По-видимому, при работе над Дубровским тема безумия сильно занимала воображение Пушкина. В одном из планов продолжения повести значится сюжетный ход, связанный с сумасшествием Владимира Дубровского: «Свадьба похищение хижина в лесу, команда, сражение franc? Сумасшествие Распущенная шайка» (VIII, 833). Есть основания полагать, что слово «сумасшествие» относится к Владимиру Дубровскому, а не к Маше Троекуровой. Дело не только в том, что к Владимиру относятся сюжетные ходы, соседствующие со словом «сумасшествие» («сражение», «распущенная шайка»). Важнее то соображение, что цельные натуры, подобные Маше Троекуровой, по представлениям эпохи могли сойти с ума только от несчастной любви, а здесь любовь взаимная. Важно и то, что Пушкин в прозаических произведениях обрекает на безумие исключительно мужские персонажи (старый Дубровский, Германн, Пелам).

В связи с интерпретацией мотива сумасшествия как структурно значимого возможна расшифровка загадочного места в плане повести, до сих пор не получившего разъяснения. В пушкинской рукописи слову «сумасшествие» предшествует написанное латинскими буквами слово «franc», а справа от него значится длинная вертикальная черта и снизу справа от нее точка: franc |. В пушкинских изданиях черта обычно опускается, а точка переносится левее, к слову franc. Можно выдвинуть предположение, которое гипотетично и не претендует на обязательность, но, на наш взгляд, не лишено основания и обладает известной ценностью хотя бы потому, что никаких других попыток расшифровать загадочное место не делалось вовсе.

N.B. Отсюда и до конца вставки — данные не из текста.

**src/rtl/rover_drive_sequencer.sv**
```systemverilog
// rover_drive_sequencer
//
// Turns a direction/speed request into slew-limited motor commands. Speed
// changes by at most one level per ramp tick. Any change of direction first
// ramps the speed down to 0. A filtered overcurrent input latches a fault
// that zeroes the outputs at once, without waiting for a tick.
//
// Parameters:
//   RAMP_DIV   clock cycles per ramp tick (>= 2)
//   OC_FILTER  consecutive high cycles of overcurrent before a fault latches (>= 1)
//
// Ports:
//   clock        system clock; every register updates on its rising edge
//   reset        synchronous, active-high
//   dir_req      requested direction: 0 stop, 1 fwd, 2 back, 3 left, 4 right,
//                5-7 are treated as stop
//   speed_req    target speed level 0-7; ignored when the request is stop
//   overcurrent  left-motor overcurrent comparator, already synchronized
//   fault_clear  level; releases a latched fault once overcurrent is low
//   direction    registered 4-bit direction code for the motor drivers
//   speedLeft    registered current speed level, left motor
//   speedRight   registered current speed level, right motor (= speedLeft)
//   fault        registered latched overcurrent fault
module rover_drive_sequencer #(
  parameter int RAMP_DIV  = 1_000_000,
  parameter int OC_FILTER = 16
) (
  input  logic       clock,
  input  logic       reset,
  input  logic [2:0] dir_req,
  input  logic [2:0] speed_req,
  input  logic       overcurrent,
  input  logic       fault_clear,
  output logic [3:0] direction,
  output logic [2:0] speedLeft,
  output logic [2:0] speedRight,
  output logic       fault
);

  localparam int TW = (RAMP_DIV > 1) ? $clog2(RAMP_DIV) : 1;
  localparam int OW = $clog2(OC_FILTER + 1);

  localparam logic [3:0] DIR_STOP  = 4'b0000;
  localparam logic [3:0] DIR_FWD   = 4'b1001;
  localparam logic [3:0] DIR_BACK  = 4'b0110;
  localparam logic [3:0] DIR_LEFT  = 4'b0101;
  localparam logic [3:0] DIR_RIGHT = 4'b1010;

  typedef enum logic [1:0] {
    S_IDLE,
    S_RUN,
    S_BRAKE,
    S_FAULT
  } state_t;

  state_t          state_reg, state_next;
  logic [TW-1:0]   tick_count_reg, tick_count_next;
  logic [OW-1:0]   oc_count_reg, oc_count_next;
  logic [3:0]      dir_reg, dir_next;
  logic [2:0]      speed_reg, speed_next;
  logic            fault_reg, fault_next;

  logic            tick;
  logic            oc_trip;
  logic [3:0]      req_code;
  logic [2:0]      target;
  logic [2:0]      speed_up;
  logic [2:0]      speed_down;
  logic [2:0]      speed_toward;

  // Free-running ramp tick divider; only reset clears it.
  assign tick            = (tick_count_reg == TW'(RAMP_DIV - 1));
  assign tick_count_next = tick ? '0 : tick_count_reg + TW'(1);

  // Overcurrent run-length counter. Saturates so a long overcurrent never
  // wraps back below the trip level.
  always_comb begin
    oc_count_next = '0;
    if (overcurrent) begin
      if (oc_count_reg == OW'(OC_FILTER)) begin
        oc_count_next = oc_count_reg;
      end else begin
        oc_count_next = oc_count_reg + OW'(1);
      end
    end
  end

  assign oc_trip = (oc_count_reg == OW'(OC_FILTER));

  always_comb begin
    req_code = DIR_STOP;
    case (dir_req)
      3'b001:  req_code = DIR_FWD;
      3'b010:  req_code = DIR_BACK;
      3'b011:  req_code = DIR_LEFT;
      3'b100:  req_code = DIR_RIGHT;
      default: req_code = DIR_STOP;
    endcase
  end

  assign target = (req_code == DIR_STOP) ? 3'd0 : speed_req;

  // Saturating one-level steps.
  assign speed_up   = (speed_reg == 3'd7) ? 3'd7 : speed_reg + 3'd1;
  assign speed_down = (speed_reg == 3'd0) ? 3'd0 : speed_reg - 3'd1;

  always_comb begin
    speed_toward = speed_reg;
    if (speed_reg < target) begin
      speed_toward = speed_up;
    end else if (speed_reg > target) begin
      speed_toward = speed_down;
    end
  end

  always_comb begin
    state_next = state_reg;
    dir_next   = dir_reg;
    speed_next = speed_reg;
    fault_next = fault_reg;

    if (state_reg != S_FAULT && oc_trip) begin
      // Fault entry overrides the ramp and ignores the tick.
      state_next = S_FAULT;
      dir_next   = DIR_STOP;
      speed_next = 3'd0;
      fault_next = 1'b1;
    end else if (state_reg == S_FAULT) begin
      dir_next   = DIR_STOP;
      speed_next = 3'd0;
      fault_next = 1'b1;
      if (fault_clear && !overcurrent) begin
        state_next = S_IDLE;
        fault_next = 1'b0;
      end
    end else if (tick) begin
      case (state_reg)
        S_IDLE: begin
          speed_next = 3'd0;
          dir_next   = DIR_STOP;
          if (req_code != DIR_STOP) begin
            // Direction is committed first; speed starts on the next tick.
            dir_next   = req_code;
            state_next = S_RUN;
          end
        end

        S_RUN: begin
          if (req_code != dir_reg) begin
            speed_next = speed_down;
            state_next = S_BRAKE;
            // A stop that lands on 0 drops straight to idle on this tick.
            if (speed_down == 3'd0 && req_code == DIR_STOP) begin
              dir_next   = DIR_STOP;
              state_next = S_IDLE;
            end
          end else begin
            speed_next = speed_toward;
          end
        end

        S_BRAKE: begin
          if (req_code == dir_reg) begin
            // Request went back to the current direction: resume slewing.
            state_next = S_RUN;
          end else if (speed_reg != 3'd0) begin
            speed_next = speed_down;
            if (speed_down == 3'd0 && req_code == DIR_STOP) begin
              dir_next   = DIR_STOP;
              state_next = S_IDLE;
            end
          end else begin
            // Stationary: the request sampled now picks the new direction.
            dir_next   = req_code;
            state_next = (req_code == DIR_STOP) ? S_IDLE : S_RUN;
          end
        end

        default: begin
          state_next = S_IDLE;
        end
      endcase
    end
  end

  always_ff @(posedge clock) begin
    if (reset) begin
      state_reg      <= S_IDLE;
      tick_count_reg <= '0;
      oc_count_reg   <= '0;
      dir_reg        <= DIR_STOP;
      speed_reg      <= 3'd0;
      fault_reg      <= 1'b0;
    end else begin
      state_reg      <= state_next;
      tick_count_reg <= tick_count_next;
      oc_count_reg   <= oc_count_next;
      dir_reg        <= dir_next;
      speed_reg      <= speed_next;
      fault_reg      <= fault_next;
    end
  end

  assign direction  = dir_reg;
  assign speedLeft  = speed_reg;
  assign speedRight = speed_reg;
  assign fault      = fault_reg;

endmodule

```
**config.mk**
```make
export PLATFORM = sky130hd
export DESIGN_NAME = guess_eval_ctrl
export DESIGN_NICKNAME = d
export VERILOG_FILES = /design/src/rtl/wordle_pkg.sv /design/src/rtl/wordle_letter_match.sv /design/src/rtl/guess_eval_ctrl.sv
export SDC_FILE = /design/constraint.sdc
export NUM_CORES = 1
export LEC_CHECK = 0
export CORE_ASPECT_RATIO = 2
export CORE_MARGIN = 3
export CORE_UTILIZATION = 51
export CTS_BUF_LIST = sky130_fd_sc_hd__clkbuf_4 sky130_fd_sc_hd__clkbuf_8
export CTS_CLUSTER_DIAMETER = 120
export DETAILED_ROUTE_END_ITERATION = 16
export HOLD_SLACK_MARGIN = 0.05
export PLACE_DENSITY_LB_ADDON = 0.05
export RECOVER_POWER = 25
export SLEW_MARGIN = 0
export SYNTH_ARGS = -nofsm -noshare
export SYNTH_HDL_FRONTEND = slang
export SYNTH_SLANG_ARGS = --single-unit
```
**constraint.sdc**
```tcl
create_clock -name clk -period 4.75 [get_ports clk]
set_input_delay 0.95 -clock clk [delete_from_list [all_inputs] [get_ports clk]]
set_output_delay 0.95 -clock clk [all_outputs]
set_load 0.005 [all_outputs]
```
**src/rtl/rotation_controller_if.sv**
```systemverilog
// rotation_controller_if: frame-rate control and angle output bundle.
// master drives frame_start/run/speed_level/reverse_req; slave returns the
// registered angle, direction, applied speed and reversing flag.
interface rotation_controller_if #(
    parameter int ANGLE_W = 10,
    parameter int SPEED_W = 4
);
    logic               frame_start;
    logic               run;
    logic [SPEED_W-1:0] speed_level;
    logic               reverse_req;
    logic [ANGLE_W-1:0] rotation_offset;
    logic               direction;
    logic [SPEED_W-1:0] cur_speed;
    logic               reversing;

    modport master (
        output frame_start, run, speed_level, reverse_req,
        input  rotation_offset, direction, cur_speed, reversing
    );

    modport slave (
        input  frame_start, run, speed_level, reverse_req,
        output rotation_offset, direction, cur_speed, reversing
    );
endinterface

```
**src/rtl/rotation_controller.sv**
```systemverilog
// rotation_controller: per-frame global rotation angle with speed ramping,
// braking and LFSR-timed direction reversals.
// Ports: Clk, Reset_n (async, active low), ctl (slave side of the
// control/angle bundle). Outputs update one clock after a frame_start edge.
module rotation_controller #(
    parameter int          ANGLE_W        = 10,
    parameter int          SPEED_W        = 4,
    parameter int          MIN_HOLD       = 90,
    parameter int          HOLD_RAND_MASK = 63,
    parameter logic [15:0] LFSR_SEED      = 16'hACE1
) (
    input logic                  Clk,
    input logic                  Reset_n,
    rotation_controller_if.slave ctl
);
    localparam int HOLD_W = $clog2(MIN_HOLD + HOLD_RAND_MASK + 1);

    typedef enum logic [2:0] {
        IDLE,
        ACCEL,
        SPIN,
        BRAKE,
        FLIP
    } state_e;

    state_e             state_q, state_d;
    logic [ANGLE_W-1:0] angle_q, angle_d;
    logic               dir_q, dir_d;
    logic [SPEED_W-1:0] speed_q, speed_d;
    logic               rev_q, rev_d;
    logic [HOLD_W-1:0]  hold_q, hold_d;
    logic [15:0]        lfsr_q, lfsr_d;
    logic               pend_q, pend_d;

    logic               req_ok;
    logic               pend_now;
    logic               lfsr_fb;
    logic [SPEED_W:0]   speed_inc;
    logic [HOLD_W-1:0]  hold_dec;
    logic [HOLD_W-1:0]  hold_load;

    always_ff @(posedge Clk or negedge Reset_n) begin
        if (!Reset_n) begin
            state_q <= IDLE;
            angle_q <= '0;
            dir_q   <= 1'b0;
            speed_q <= '0;
            rev_q   <= 1'b0;
            hold_q  <= HOLD_W'(MIN_HOLD);
            lfsr_q  <= LFSR_SEED;
            pend_q  <= 1'b0;
        end else begin
            state_q <= state_d;
            angle_q <= angle_d;
            dir_q   <= dir_d;
            speed_q <= speed_d;
            rev_q   <= rev_d;
            hold_q  <= hold_d;
            lfsr_q  <= lfsr_d;
            pend_q  <= pend_d;
        end
    end

    always_comb begin
        state_d = state_q;
        angle_d = angle_q;
        dir_d   = dir_q;
        speed_d = speed_q;
        rev_d   = rev_q;
        hold_d  = hold_q;
        lfsr_d  = lfsr_q;

        // Requests are dropped while a reversal is already under way.
        req_ok   = ctl.reverse_req && (state_q != BRAKE) && (state_q != FLIP);
        pend_now = pend_q | req_ok;
        pend_d   = ctl.run ? pend_now : 1'b0;

        lfsr_fb   = lfsr_q[15] ^ lfsr_q[13] ^ lfsr_q[12] ^ lfsr_q[10];
        speed_inc = {1'b0, speed_q} + (SPEED_W+1)'(1);
        hold_dec  = (hold_q == '0) ? '0 : hold_q - HOLD_W'(1);
        hold_load = HOLD_W'(MIN_HOLD)
                  + HOLD_W'(lfsr_q & 16'(HOLD_RAND_MASK));

        if (ctl.frame_start) begin
            lfsr_d = {lfsr_q[14:0], lfsr_fb};
            if (!ctl.run) begin
                state_d = IDLE;
                speed_d = '0;
                rev_d   = 1'b0;
            end else begin
                rev_d = 1'b0;
                unique case (state_q)
                    // IDLE with run high ramps in the same frame, so the
                    // first frame after start already moves by 1.
                    IDLE, ACCEL: begin
                        if (speed_inc >= {1'b0, ctl.speed_level}) begin
                            speed_d = ctl.speed_level;
                            state_d = SPIN;
                            hold_d  = hold_load;
                        end else begin
                            speed_d = speed_inc[SPEED_W-1:0];
                            state_d = ACCEL;
                        end
                    end
                    SPIN: begin
                        if (ctl.speed_level > speed_q) begin
                            speed_d = speed_q + SPEED_W'(1);
                        end else if (ctl.speed_level < speed_q) begin
                            speed_d = speed_q - SPEED_W'(1);
                        end
                        hold_d = hold_dec;
                        if ((hold_dec == '0) || pend_now) begin
                            state_d = BRAKE;
                            pend_d  = 1'b0;
                        end
                    end
                    BRAKE: begin
                        rev_d   = 1'b1;
                        speed_d = (speed_q == '0) ? '0 : speed_q - SPEED_W'(1);
                        if (speed_d == '0) begin
                            state_d = FLIP;
                        end
                    end
                    FLIP: begin
                        rev_d   = 1'b1;
                        speed_d = '0;
                        dir_d   = ~dir_q;
                        state_d = ACCEL;
                    end
                    default: state_d = IDLE;
                endcase
                // Speed is zero in FLIP, so the old direction is harmless.
                if (dir_q) begin
                    angle_d = angle_q - ANGLE_W'(speed_d);
                end else begin
                    angle_d = angle_q + ANGLE_W'(speed_d);
                end
            end
        end
    end

    assign ctl.rotation_offset = angle_q;
    assign ctl.direction       = dir_q;
    assign ctl.cur_speed       = speed_q;
    assign ctl.reversing       = rev_q;
endmodule
```
**src/flat_wrapper.sv**
```systemverilog
// flat-port wrapper written by rule: the top's interface ports become plain ports
module rotation_controller_flat 
#(
    parameter int          ANGLE_W        = 10,
    parameter int          SPEED_W        = 4,
    parameter int          MIN_HOLD       = 90,
    parameter int          HOLD_RAND_MASK = 63,
    parameter logic [15:0] LFSR_SEED      = 16'hACE1
)
  (Clk, Reset_n, ctl_frame_start, ctl_run, ctl_speed_level, ctl_reverse_req, ctl_rotation_offset, ctl_direction, ctl_cur_speed, ctl_reversing);
  rotation_controller_if #(.ANGLE_W(ANGLE_W), .SPEED_W(SPEED_W)) ctl_i ();
  input logic Clk;
  input logic Reset_n;
  input wire logic [$bits(ctl_i.frame_start)-1:0] ctl_frame_start;
  input wire logic [$bits(ctl_i.run)-1:0] ctl_run;
  input wire logic [$bits(ctl_i.speed_level)-1:0] ctl_speed_level;
  input wire logic [$bits(ctl_i.reverse_req)-1:0] ctl_reverse_req;
  output wire logic [$bits(ctl_i.rotation_offset)-1:0] ctl_rotation_offset;
  output wire logic [$bits(ctl_i.direction)-1:0] ctl_direction;
  output wire logic [$bits(ctl_i.cur_speed)-1:0] ctl_cur_speed;
  output wire logic [$bits(ctl_i.reversing)-1:0] ctl_reversing;
  assign ctl_i.frame_start = ctl_frame_start;
  assign ctl_i.run = ctl_run;
  assign ctl_i.speed_level = ctl_speed_level;
  assign ctl_i.reverse_req = ctl_reverse_req;
  assign ctl_rotation_offset = ctl_i.rotation_offset;
  assign ctl_direction = ctl_i.direction;
  assign ctl_cur_speed = ctl_i.cur_speed;
  assign ctl_reversing = ctl_i.reversing;
  rotation_controller #(.ANGLE_W(ANGLE_W), .SPEED_W(SPEED_W), .MIN_HOLD(MIN_HOLD), .HOLD_RAND_MASK(HOLD_RAND_MASK), .LFSR_SEED(LFSR_SEED)) u_core (.Clk(Clk), .Reset_n(Reset_n), .ctl(ctl_i));
endmodule
```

На наш взгляд, Пушкин здесь обозначил фамилию и инициал Йозефа Франка. В первой четверти XIX в. с Россией оказались тесно связанными два европейски знаменитых врача — отец Иоганн-Петер Франк (Johann-Peter Frank, 1745-1821) и его сын Йозеф Франк (Josef Frank, 1771-1824). Оба они — авторы многотомных трудов по медицине, их имена значатся в крупнейших энциклопедиях. По приглашению Александра I Иоганн-Петер Франк приехал в Россию, где был назначен лейб-медиком царя и первым ректором Медико-хирургической академии в Санкт-Петербурге (1805-1808).

Йозеф Франк еще более тесно связан с Россией. В течение двадцати лет (с 1804 г.) он — профессор Виленского университета, создатель многотомного практического руководства для врачей, в котором большое место уделено душевным болезням с приведением конкретных клинических случаев. Й. Франк опубликовал несколько брошюр на общие темы, среди них О влиянии французской революции на практическую медицину (Вильна, 1814, на франц. яз.). Примечательно, что его имя упомянуто в книге Ф. Лере Психологические фрагменты о безумии (напомним, что она хранилась в библиотеке Пушкина), как пример врача, успешно лечившего мономанию «моральным» методом Пинеля: «Йозеф Франк приводит исключительно интересный случай мании с бредом, против которого он с блестящим успехом применил моральное лечение»114.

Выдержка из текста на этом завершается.